> [Work order] Your output should be each line from the material below that has the word "automatic".

Content starts

## src/rtl/strided_addr_generator.sv

```systemverilog
// Strided word-address generator with valid/ready output, beat count and optional multi-pass replay.
// Define STRIDED_ADDR_REPEAT_EN to enable repeat_cnt passes; otherwise each run is a single pass.
module strided_addr_generator #(
   parameter int ADDR_WIDTH = 16,
   parameter int LEN_WIDTH  = 12,
   parameter int BYTE_SHIFT = 2,
   parameter int REP_WIDTH  = 4
) (
   input  logic                  core_clk,
   input  logic                  reset,
   input  logic                  start,
   input  logic [ADDR_WIDTH-1:0] base_address,
   input  logic [ADDR_WIDTH-1:0] stride,
   input  logic [LEN_WIDTH-1:0]  length,
   input  logic [REP_WIDTH-1:0]  repeat_cnt,
   input  logic                  abort,
   input  logic                  addr_ready,
   output logic                  addr_valid,
   output logic [ADDR_WIDTH-1:0] address,
   output logic                  last,
   output logic                  busy,
   output logic                  done
);

   typedef enum logic [1:0] {
      ST_IDLE = 2'd0,
      ST_RUN  = 2'd1,
      ST_DONE = 2'd2
   } state_t;

   state_t state, state_next;

   logic [ADDR_WIDTH-1:0] base_q;
   logic [ADDR_WIDTH-1:0] stride_q;
   logic [LEN_WIDTH-1:0]  len_q;
   logic [ADDR_WIDTH-1:0] word_addr;
   logic [LEN_WIDTH-1:0]  beat_cnt;

   logic start_ok;
   logic handshake;
   logic beat_last;
   logic pass_last;

   function automatic logic [ADDR_WIDTH-1:0] to_byte_addr(input logic [ADDR_WIDTH-1:0] w);
      return w << BYTE_SHIFT;
   endfunction

   assign start_ok  = (state == ST_IDLE) && start;
   assign handshake = (state == ST_RUN) && addr_ready;
   assign beat_last = (beat_cnt == len_q - 1'b1);

`ifdef STRIDED_ADDR_REPEAT_EN
   logic [REP_WIDTH-1:0] rep_q;
   logic [REP_WIDTH-1:0] pass_cnt;

   assign pass_last = (pass_cnt == rep_q);

   always_ff @(posedge core_clk) begin
      if (reset) begin
         rep_q    <= '0;
         pass_cnt <= '0;
      end else if (start_ok) begin
         rep_q    <= repeat_cnt;
         pass_cnt <= '0;
      end else if (handshake && beat_last && !pass_last) begin
         pass_cnt <= pass_cnt + 1'b1;
      end
   end
`else
   logic unused_repeat;

   assign unused_repeat = ^repeat_cnt;
   assign pass_last     = 1'b1;
`endif

   // State register
   always_ff @(posedge core_clk) begin
      if (reset) begin
         state <= ST_IDLE;
      end else begin
         state <= state_next;
      end
   end

   // Next-state decode; abort outranks the final handshake
   always_comb begin
      state_next = state;
      case (state)
         ST_IDLE: begin
            if (start) begin
               state_next = (length != '0) ? ST_RUN : ST_DONE;
            end
         end
         ST_RUN: begin
            if (abort) begin
               state_next = ST_IDLE;
            end else if (handshake && beat_last && pass_last) begin
               state_next = ST_DONE;
            end
         end
         ST_DONE: state_next = ST_IDLE;
         default: state_next = ST_IDLE;
      endcase
   end

   // Address/beat datapath; the final handshake leaves the registers holding
   always_ff @(posedge core_clk) begin
      if (reset) begin
         base_q    <= '0;
         stride_q  <= '0;
         len_q     <= '0;
         word_addr <= '0;
         beat_cnt  <= '0;
      end else if (start_ok) begin
         base_q    <= base_address;
         stride_q  <= stride;
         len_q     <= length;
         word_addr <= base_address;
         beat_cnt  <= '0;
      end else if (handshake) begin
         if (!beat_last) begin
            word_addr <= word_addr + stride_q;
            beat_cnt  <= beat_cnt + 1'b1;
         end else if (!pass_last) begin
            word_addr <= base_q;
            beat_cnt  <= '0;
         end
      end
   end

   // Outputs depend on registered state only
   always_comb begin
      addr_valid = (state == ST_RUN);
      busy       = (state != ST_IDLE);
      done       = (state == ST_DONE);
      last       = (state == ST_RUN) && beat_last && pass_last;
      address    = to_byte_addr(word_addr);
   end

endmodule

```
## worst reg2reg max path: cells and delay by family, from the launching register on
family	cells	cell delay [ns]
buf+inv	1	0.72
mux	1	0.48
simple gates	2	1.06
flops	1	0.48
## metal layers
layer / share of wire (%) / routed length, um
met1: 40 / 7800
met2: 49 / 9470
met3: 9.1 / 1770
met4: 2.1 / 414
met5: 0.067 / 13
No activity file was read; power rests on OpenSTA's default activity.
## src/rtl/mcoi_gbt_reset_sequencer_if.sv

```systemverilog
// Status/control bundle of the GBT reset sequencer: board-level inputs in,
// reset requests and sequencer status out.
interface mcoi_gbt_reset_sequencer_if;
    logic       pll_locked_i;
    logic       sfp_los_i;
    logic       force_reset_i;
    logic       pll_reset_o;
    logic       reset_o;
    logic       ready_o;
    logic [2:0] state_o;
    logic [7:0] los_count_o;

    modport master (
        output pll_locked_i, sfp_los_i, force_reset_i,
        input  pll_reset_o, reset_o, ready_o, state_o, los_count_o
    );

    modport slave (
        input  pll_locked_i, sfp_los_i, force_reset_i,
        output pll_reset_o, reset_o, ready_o, state_o, los_count_o
    );
endinterface

```

## src/rtl/mcoi_gbt_reset_sequencer.sv

```systemverilog
// Board reset sequencer: PLL reset pulse, lock wait with retry, debounced SFP
// LOS, hold-off, then release of the system reset request.
module mcoi_gbt_reset_sequencer #(
    parameter int unsigned PLL_RST_CYCLES      = 16,
    parameter int unsigned LOCK_TIMEOUT_CYCLES = 1000000,
    parameter int unsigned LOS_FILTER_CYCLES   = 1000,
    parameter int unsigned HOLDOFF_CYCLES      = 4096
) (
    input  logic                        clk_ik,
    input  logic                        rst_ir,
    mcoi_gbt_reset_sequencer_if.slave   bus
);

    function automatic int unsigned max2(input int unsigned a, input int unsigned b);
        return (a > b) ? a : b;
    endfunction

    localparam int unsigned MAX_PARAM = max2(max2(PLL_RST_CYCLES, LOCK_TIMEOUT_CYCLES),
                                             max2(LOS_FILTER_CYCLES, HOLDOFF_CYCLES));
    localparam int CNT_W = (MAX_PARAM > 1) ? $clog2(MAX_PARAM) : 1;
    localparam int FLT_W = (LOS_FILTER_CYCLES > 1) ? $clog2(LOS_FILTER_CYCLES) : 1;

    typedef enum logic [2:0] {
        PLLRST    = 3'd0,
        WAIT_LOCK = 3'd1,
        WAIT_LINK = 3'd2,
        HOLDOFF   = 3'd3,
        RUN       = 3'd4
    } state_t;

    logic [1:0]       lock_sync_q;
    logic [1:0]       los_sync_q;
    logic             lock_s;
    logic             los_s;

    logic [FLT_W-1:0] flt_cnt_q, flt_cnt_d;
    logic             los_filt_q, los_filt_d;
    logic             los_flip;
    logic             los_rise;
    logic [7:0]       los_count_q, los_count_d;

    state_t           state_q, state_d;
    logic [CNT_W-1:0] cnt_q, cnt_d;
    logic             pll_reset_q, reset_q, ready_q;

    assign lock_s = lock_sync_q[1];
    assign los_s  = los_sync_q[1];

    always_ff @(posedge clk_ik or posedge rst_ir) begin
        if (rst_ir) begin
            lock_sync_q <= '0;
            los_sync_q  <= '0;
        end else begin
            lock_sync_q <= {lock_sync_q[0], bus.pll_locked_i};
            los_sync_q  <= {los_sync_q[0], bus.sfp_los_i};
        end
    end

    // Filtered LOS only moves after LOS_FILTER_CYCLES consecutive cycles of disagreement.
    assign los_flip = (los_s != los_filt_q) && (flt_cnt_q == FLT_W'(LOS_FILTER_CYCLES - 1));
    assign los_rise = los_flip && !los_filt_q;

    always_comb begin
        flt_cnt_d   = '0;
        los_filt_d  = los_filt_q;
        los_count_d = los_count_q;
        if (los_flip) begin
            los_filt_d = ~los_filt_q;
        end else if (los_s != los_filt_q) begin
            flt_cnt_d = flt_cnt_q + 1'b1;
        end
        if (los_rise && (los_count_q != 8'hFF)) begin
            los_count_d = los_count_q + 8'd1;
        end
    end

    always_ff @(posedge clk_ik or posedge rst_ir) begin
        if (rst_ir) begin
            flt_cnt_q   <= '0;
            los_filt_q  <= 1'b1;
            los_count_q <= '0;
        end else begin
            flt_cnt_q   <= flt_cnt_d;
            los_filt_q  <= los_filt_d;
            los_count_q <= los_count_d;
        end
    end

    always_comb begin
        state_d = state_q;
        case (state_q)
            PLLRST:    if (cnt_q == CNT_W'(PLL_RST_CYCLES - 1)) state_d = WAIT_LOCK;
            WAIT_LOCK: begin
                if (lock_s)                                          state_d = WAIT_LINK;
                else if (cnt_q == CNT_W'(LOCK_TIMEOUT_CYCLES - 1))   state_d = PLLRST;
            end
            WAIT_LINK: if (!los_filt_q) state_d = HOLDOFF;
            HOLDOFF:   if (cnt_q == CNT_W'(HOLDOFF_CYCLES - 1)) state_d = RUN;
            RUN:       state_d = RUN;
            default:   state_d = PLLRST;
        endcase

        if (bus.force_reset_i) begin
            state_d = PLLRST;
        end else if (!lock_s && (state_q == WAIT_LINK || state_q == HOLDOFF || state_q == RUN)) begin
            state_d = WAIT_LOCK;
        end else if (los_rise && (state_q == HOLDOFF || state_q == RUN)) begin
            state_d = WAIT_LINK;
        end

        // Force also restarts the count when already sitting in PLLRST.
        if ((state_d != state_q) || bus.force_reset_i) begin
            cnt_d = '0;
        end else begin
            cnt_d = cnt_q + 1'b1;
        end
    end

    always_ff @(posedge clk_ik or posedge rst_ir) begin
        if (rst_ir) begin
            state_q     <= PLLRST;
            cnt_q       <= '0;
            pll_reset_q <= 1'b1;
            reset_q     <= 1'b1;
            ready_q     <= 1'b0;
        end else begin
            state_q     <= state_d;
            cnt_q       <= cnt_d;
            pll_reset_q <= (state_d == PLLRST);
            reset_q     <= (state_d != RUN);
            ready_q     <= (state_d == RUN);
        end
    end

    assign bus.pll_reset_o = pll_reset_q;
    assign bus.reset_o     = reset_q;
    assign bus.ready_o     = ready_q;
    assign bus.state_o     = state_q;
    assign bus.los_count_o = los_count_q;

endmodule

```

## src/flat_wrapper.sv

```systemverilog
// flat-port wrapper written by rule: the top's interface ports become plain ports
module mcoi_gbt_reset_sequencer_flat 
#(
    parameter int unsigned PLL_RST_CYCLES      = 16,
    parameter int unsigned LOCK_TIMEOUT_CYCLES = 1000000,
    parameter int unsigned LOS_FILTER_CYCLES   = 1000,
    parameter int unsigned HOLDOFF_CYCLES      = 4096
)
  (clk_ik, rst_ir, bus_pll_locked_i, bus_sfp_los_i, bus_force_reset_i, bus_pll_reset_o, bus_reset_o, bus_ready_o, bus_state_o, bus_los_count_o);
  mcoi_gbt_reset_sequencer_if bus_i ();
  input  logic clk_ik;
  input  logic rst_ir;
  input wire logic [$bits(bus_i.pll_locked_i)-1:0] bus_pll_locked_i;
  input wire logic [$bits(bus_i.sfp_los_i)-1:0] bus_sfp_los_i;
  input wire logic [$bits(bus_i.force_reset_i)-1:0] bus_force_reset_i;
  output wire logic [$bits(bus_i.pll_reset_o)-1:0] bus_pll_reset_o;
  output wire logic [$bits(bus_i.reset_o)-1:0] bus_reset_o;
  output wire logic [$bits(bus_i.ready_o)-1:0] bus_ready_o;
  output wire logic [$bits(bus_i.state_o)-1:0] bus_state_o;
  output wire logic [$bits(bus_i.los_count_o)-1:0] bus_los_count_o;
  assign bus_i.pll_locked_i = bus_pll_locked_i;
  assign bus_i.sfp_los_i = bus_sfp_los_i;
  assign bus_i.force_reset_i = bus_force_reset_i;
  assign bus_pll_reset_o = bus_i.pll_reset_o;
  assign bus_reset_o = bus_i.reset_o;
  assign bus_ready_o = bus_i.ready_o;
  assign bus_state_o = bus_i.state_o;
  assign bus_los_count_o = bus_i.los_count_o;
  mcoi_gbt_reset_sequencer #(.PLL_RST_CYCLES(PLL_RST_CYCLES), .LOCK_TIMEOUT_CYCLES(LOCK_TIMEOUT_CYCLES), .LOS_FILTER_CYCLES(LOS_FILTER_CYCLES), .HOLDOFF_CYCLES(HOLDOFF_CYCLES)) u_core (.clk_ik(clk_ik), .rst_ir(rst_ir), .bus(bus_i));
endmodule
```
==> config.mk <==
export PLATFORM = sky130hd
export DESIGN_NAME = shift_seq_ctrl
export DESIGN_NICKNAME = d
export VERILOG_FILES = /design/src/rtl/shift_seq_ctrl.sv
export SDC_FILE = /design/constraint.sdc
export NUM_CORES = 1
export LEC_CHECK = 0
export BUFFER_PORTS_ARGS = -buffer_cell sky130_fd_sc_hd__buf_2
export CAP_MARGIN = 25
export CELL_PAD_IN_SITES_DETAIL_PLACEMENT = 0
export CELL_PAD_IN_SITES_GLOBAL_PLACEMENT = 1
export CORE_UTILIZATION = 32
export CTS_CLUSTER_DIAMETER = 150
export DETAILED_ROUTE_END_ITERATION = 16
export GPL_TIMING_DRIVEN = 0
export PLACE_DENSITY = 0.82
export SETUP_SLACK_MARGIN = 0.3
export SYNTH_ARGS = -nofsm -noshare
export SYNTH_HDL_FRONTEND = slang
export SYNTH_SLANG_ARGS = --single-unit
export TNS_END_PERCENT = 10
==> constraint.sdc <==
create_clock -name clk -period 1.5 [get_ports clk]
set_input_delay 0.075 -clock clk [delete_from_list [all_inputs] [get_ports clk]]
set_output_delay 0.075 -clock clk [all_outputs]
set_load 0.05 [all_outputs]
## config.mk

```make
export PLATFORM = sky130hd
export DESIGN_NAME = usb_prot_ctrl
export DESIGN_NICKNAME = d
export VERILOG_FILES = /design/src/rtl/usb_pkg.sv /design/src/rtl/usb_timeout_cnt.sv /design/src/rtl/usb_prot_ctrl.sv
export SDC_FILE = /design/constraint.sdc
export NUM_CORES = 1
export LEC_CHECK = 0
export ABC_AREA = 1
export BUFFER_PORTS_ARGS = -buffer_cell sky130_fd_sc_hd__clkbuf_2
export CAP_MARGIN = 30
export CORE_MARGIN = 2
export CORE_UTILIZATION = 40
export CTS_CLUSTER_DIAMETER = 60
export DETAILED_ROUTE_END_ITERATION = 6
export SLEW_MARGIN = 20
export SYNTH_ARGS = -nofsm -noshare
export SYNTH_HDL_FRONTEND = slang
export SYNTH_SLANG_ARGS = --single-unit
```

## constraint.sdc

```tcl
create_clock -name clk -period 2.8 [get_ports clk]
set_input_delay 0.28 -clock clk [delete_from_list [all_inputs] [get_ports clk]]
set_output_delay 0.28 -clock clk [all_outputs]
set_load 0.01 [all_outputs]
```

## src/rtl/usb_pkg.sv

```systemverilog
// usb_pkg: shared types and constants for the USB protocol controller.
//   usb_pid_t    - 3-bit decoded PID encoding shared by RX, TX and the controller
//   ctrl_state_t - protocol controller phase
//   BUF_DEPTH    - default data buffer capacity in bytes
//   helpers      - PID class tests and buffer-ownership decode per state
package usb_pkg;

  localparam int BUF_DEPTH = 64;

  typedef enum logic [2:0] {
    PID_NONE  = 3'd0,
    PID_OUT   = 3'd1,
    PID_IN    = 3'd2,
    PID_DATA0 = 3'd3,
    PID_DATA1 = 3'd4,
    PID_ACK   = 3'd5,
    PID_NAK   = 3'd6,
    PID_STALL = 3'd7
  } usb_pid_t;

  typedef enum logic [2:0] {
    ST_IDLE,
    ST_RX_ACTIVE,
    ST_TX_START,
    ST_TX_ACTIVE,
    ST_WAIT_HS,
    ST_ERROR
  } ctrl_state_t;

  function automatic logic is_handshake(usb_pid_t pid);
    return (pid == PID_ACK) || (pid == PID_NAK) || (pid == PID_STALL);
  endfunction

  function automatic logic is_data(usb_pid_t pid);
    return (pid == PID_DATA0) || (pid == PID_DATA1);
  endfunction

  // Buffer owned by the USB side whenever a packet phase is in progress.
  function automatic logic usb_owns(ctrl_state_t s);
    return (s == ST_RX_ACTIVE) || (s == ST_TX_START) ||
           (s == ST_TX_ACTIVE) || (s == ST_WAIT_HS);
  endfunction

endpackage

```

## src/rtl/usb_timeout_cnt.sv

```systemverilog
// usb_timeout_cnt: loadable up-counter that saturates at all-ones.
//   clk   - system clock
//   rst   - synchronous active-high reset, count -> 0
//   load  - synchronous clear to 0 (priority over en)
//   en    - count up by one, holding at the maximum value
//   count - current count
module usb_timeout_cnt #(
  parameter int WIDTH = 8
) (
  input  logic             clk,
  input  logic             rst,
  input  logic             load,
  input  logic             en,
  output logic [WIDTH-1:0] count
);

  always_ff @(posedge clk) begin
    if (rst || load) begin
      count <= '0;
    end else if (en && (count != '1)) begin
      count <= count + WIDTH'(1);
    end
  end

endmodule

```

## src/rtl/usb_prot_ctrl.sv

```systemverilog
// usb_prot_ctrl: sequences the shared USB data buffer between RX, TX and host.
// Optional feature macro: USB_NAK_RETRY_EN (NAK after a DATA packet relaunches
// the same DATA PID up to 3 times, the 4th NAK is an error).
//   clk, rst                 - clock, synchronous active-high reset
//   rx_packet                - decoded PID from RX
//   rx_data_ready            - RX packet complete pulse
//   rx_transfer_active       - RX packet in progress
//   rx_error                 - RX error pulse
//   tx_transfer_active       - TX serializer busy
//   tx_error                 - TX error pulse
//   buffer_occupancy         - bytes in buffer
//   host_tx_req, host_tx_pid - host send request and PID
//   host_ack_clr             - host clears rx_done / ctrl_error
//   tx_packet, tx_start      - PID to TX and launch pulse
//   clear                    - buffer flush pulse
//   d_mode                   - buffer owner (0 host, 1 USB)
//   host_busy                - controller not idle
//   rx_pid_latched, rx_size  - PID and size of last good RX packet
//   rx_done, ctrl_error      - sticky status / error flags
module usb_prot_ctrl
  import usb_pkg::*;
#(
  parameter int BUF_DEPTH      = usb_pkg::BUF_DEPTH,
  parameter int TIMEOUT_CYCLES = 150,
  parameter int TX_START_WAIT  = 8
) (
  input  logic       clk,
  input  logic       rst,
  input  logic [2:0] rx_packet,
  input  logic       rx_data_ready,
  input  logic       rx_transfer_active,
  input  logic       rx_error,
  input  logic       tx_transfer_active,
  input  logic       tx_error,
  input  logic [6:0] buffer_occupancy,
  input  logic       host_tx_req,
  input  logic [2:0] host_tx_pid,
  input  logic       host_ack_clr,
  output logic [2:0] tx_packet,
  output logic       tx_start,
  output logic       clear,
  output logic       d_mode,
  output logic       host_busy,
  output logic [2:0] rx_pid_latched,
  output logic [6:0] rx_size,
  output logic       rx_done,
  output logic       ctrl_error
);

  localparam int CNT_MAX = (TIMEOUT_CYCLES > TX_START_WAIT) ? TIMEOUT_CYCLES : TX_START_WAIT;
  localparam int CNT_W   = $clog2(CNT_MAX + 1);

  ctrl_state_t      state;
  logic [CNT_W-1:0] cnt;
  logic             cnt_load;
  logic             cnt_en;

`ifdef USB_NAK_RETRY_EN
  logic [1:0] retry_cnt;
  logic       from_hs;
`endif

  // One counter serves both timed states; it is held at zero elsewhere so
  // it always starts from 0 on entry.
  always_comb begin
    cnt_en   = (state == ST_TX_START) || (state == ST_WAIT_HS);
    cnt_load = !cnt_en;
  end

  usb_timeout_cnt #(
    .WIDTH(CNT_W)
  ) u_cnt (
    .clk  (clk),
    .rst  (rst),
    .load (cnt_load),
    .en   (cnt_en),
    .count(cnt)
  );

  // State and the state-derived outputs move together so they stay registered.
  task automatic goto_state(input ctrl_state_t s);
    state     <= s;
    d_mode    <= usb_owns(s);
    host_busy <= (s != ST_IDLE);
    if (s == ST_ERROR) ctrl_error <= 1'b1;
  endtask

  task automatic latch_rx();
    rx_pid_latched <= rx_packet;
    rx_size        <= buffer_occupancy;
    rx_done        <= 1'b1;
  endtask

  always_ff @(posedge clk) begin
    if (rst) begin
      state          <= ST_IDLE;
      tx_packet      <= PID_NONE;
      tx_start       <= 1'b0;
      clear          <= 1'b0;
      d_mode         <= 1'b0;
      host_busy      <= 1'b0;
      rx_pid_latched <= '0;
      rx_size        <= '0;
      rx_done        <= 1'b0;
      ctrl_error     <= 1'b0;
`ifdef USB_NAK_RETRY_EN
      retry_cnt      <= '0;
      from_hs        <= 1'b0;
`endif
    end else begin
      tx_start <= 1'b0;
      clear    <= 1'b0;
      // Any flag set later in this block takes precedence over the host clear.
      if (host_ack_clr) begin
        rx_done    <= 1'b0;
        ctrl_error <= 1'b0;
      end

      case (state)
        ST_IDLE: begin
`ifdef USB_NAK_RETRY_EN
          from_hs <= 1'b0;
`endif
          if (rx_transfer_active) begin
            if (host_tx_req) ctrl_error <= 1'b1;
            goto_state(ST_RX_ACTIVE);
          end else if (host_tx_req) begin
            tx_packet <= host_tx_pid;
            tx_start  <= 1'b1;
            // Only handshakes flush: a DATA send must keep the buffered payload.
            clear     <= is_handshake(usb_pid_t'(host_tx_pid));
`ifdef USB_NAK_RETRY_EN
            retry_cnt <= '0;
`endif
            goto_state(ST_TX_START);
          end
        end

        ST_RX_ACTIVE: begin
          if (rx_error || (buffer_occupancy > 7'(BUF_DEPTH))) begin
            clear <= rx_error;
            goto_state(ST_ERROR);
          end else if (rx_data_ready) begin
`ifdef USB_NAK_RETRY_EN
            if (from_hs && (rx_packet == PID_NAK)) begin
              if (retry_cnt == 2'd3) begin
                goto_state(ST_ERROR);
              end else begin
                retry_cnt <= retry_cnt + 2'd1;
                tx_start  <= 1'b1;
                goto_state(ST_TX_START);
              end
            end else begin
              latch_rx();
              goto_state(ST_IDLE);
            end
`else
            latch_rx();
            goto_state(ST_IDLE);
`endif
          end
        end

        ST_TX_START: begin
          if (tx_transfer_active) begin
            goto_state(ST_TX_ACTIVE);
          end else if (cnt == CNT_W'(TX_START_WAIT - 1)) begin
            goto_state(ST_ERROR);
          end
        end

        ST_TX_ACTIVE: begin
          if (tx_error) begin
            goto_state(ST_ERROR);
          end else if (!tx_transfer_active) begin
            if (is_data(usb_pid_t'(tx_packet))) goto_state(ST_WAIT_HS);
            else                                goto_state(ST_IDLE);
          end
        end

        ST_WAIT_HS: begin
          if (cnt == CNT_W'(TIMEOUT_CYCLES - 1)) begin
            goto_state(ST_ERROR);
          end else if (rx_transfer_active) begin
`ifdef USB_NAK_RETRY_EN
            from_hs <= 1'b1;
`endif
            goto_state(ST_RX_ACTIVE);
          end
        end

        ST_ERROR: begin
          if (host_ack_clr) goto_state(ST_IDLE);
        end

        default: goto_state(ST_IDLE);
      endcase
    end
  end

endmodule

```

==> results.sh <==
export IMPL_status="completed"
export IMPL_ant_nets=0
export IMPL_ys_ff_latch=30
export IMPL_drt_first_iter_violations=75
export IMPL_drc_errors=0
export IMPL_maxCapViolations=0
export IMPL_post_drt_via_cell_ratio=4.76
export IMPL_grt_antenna_before_repair=0
export IMPL_hold_viol=0
export IMPL_coreArea_sq_um=4030
export IMPL_ys_seq_area_frac=0.356
export IMPL_grt_busiest_layer="met2"
export IMPL_layout_setup_ws_ps=1170
export IMPL_drive_above_1_share=0.256
export IMPL_ioPinCount=41
export IMPL_worstSkewPairLatency_ps=280
export IMPL_powerDensity_nw_per_um2=759
export IMPL_grt_usage=0.179
export IMPL_slowest_stage="dfxtp_1"
export IMPL_rows=23
export IMPL_post_cts_setup_buffers=0
export IMPL_crit_required_ps=2970
export IMPL_cts_made_buffers=5
export IMPL_cp_max_fo=6
export IMPL_cts_max_level=2
export IMPL_numPortBuffers=40
export IMPL_avgSynthCellArea_sq_um=6.67
export IMPL_grt_pass1_vias=1407
export IMPL_hpwl_microns=2940
export IMPL_met2_usage=0.258
export IMPL_path_clk_slew_ps=70
export IMPL_dieArea_sq_um=4760
export IMPL_setup_violations=0
export IMPL_hold_buffers=0
export IMPL_syn_instance_count=253
export IMPL_fin_crit_sh=0.582
export IMPL_grt_pass1_wl_microns=6220
export IMPL_cts_sinks=30
export IMPL_synth_xor_area_frac=0.0104
export IMPL_gp_congestion=0.894
export IMPL_cp_cell_sequence="ha_1 -> nand3_1 -> nor2_1 -> nor2_1 -> nor2_1 -> nand3_2 -> o21ai_0 -> nor2_1"
export IMPL_fmaxAchievable_mhz=613
export IMPL_grt_use_met1=0.239
export IMPL_holdCritPathClass="in2reg"
export IMPL_slowest_delay_ps=410
export IMPL_grt_max_degree=22
export IMPL_hold_start="host_tx_pid[1]"
export IMPL_final_net_count=320
export IMPL_synth_compound_area_frac=0.155
export IMPL_arrival_ps=1810
export IMPL_multi_input_area_sq_um=895
export IMPL_period_needed_ps=1630
export IMPL_dr_pass1_iters=4
export IMPL_cpMostUsedCell="nor2_1"
export IMPL_vias=1652
export IMPL_syn_area_sq_um=1690
export IMPL_syn_num_nets=277
export IMPL_critPathLaunchType="flop"
export IMPL_synthSimpleGateAreaFrac=0.350
export IMPL_yosys_warnings=0
export IMPL_r2r_start="u_cnt.count[0]"
export IMPL_start_util=0.419
export IMPL_clockBufferDepth=2
export IMPL_die_w_microns=69.0
export IMPL_crit_type="reg2reg"
export IMPL_ctsResizeCount=0
export IMPL_skew_ps=5.55
export IMPL_cts_root_buf="clkbuf_8"
export IMPL_register_area_sq_um=601
export IMPL_use_met3=0.0568
export IMPL_syn_to_final_growth_pct=20.2
export IMPL_p_leak_nw=0.936
export IMPL_synthMuxAreaShare=0
export IMPL_slew_violations=0
export IMPL_slew_headroom=0.718
export IMPL_cts_tree="done"
export IMPL_wirelength_microns=3800
export IMPL_pre_cts_slack_ps=1150
export IMPL_grt_overflow=0
export IMPL_crit_start="u_cnt.count[0]"
export IMPL_n_fill_cell=416
export IMPL_yosys_area_share_adder=0.0148
export IMPL_ir_drop_uv=360
export IMPL_final_core_util=0.503
export IMPL_setup_tns_ps=0
export IMPL_rsz0062_at_grt="false"
export IMPL_die_y_microns=69.0
export IMPL_diodes=0
export IMPL_yosysUniqueCellTypes=27
export IMPL_crit_path_end_kind="flop"
export IMPL_synth_top_family_by_area="simple AND/OR/NAND/NOR gates"
export IMPL_routedWlPerCell_microns=10.9
export IMPL_tightest_slew_ps=423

Content ends

> [The answer]
   function automatic logic [ADDR_WIDTH-1:0] to_byte_addr(input logic [ADDR_WIDTH-1:0] w);
    function automatic int unsigned max2(input int unsigned a, input int unsigned b);
  function automatic logic is_handshake(usb_pid_t pid);
  function automatic logic is_data(usb_pid_t pid);
  function automatic logic usb_owns(ctrl_state_t s);
  task automatic goto_state(input ctrl_state_t s);
  task automatic latch_rx();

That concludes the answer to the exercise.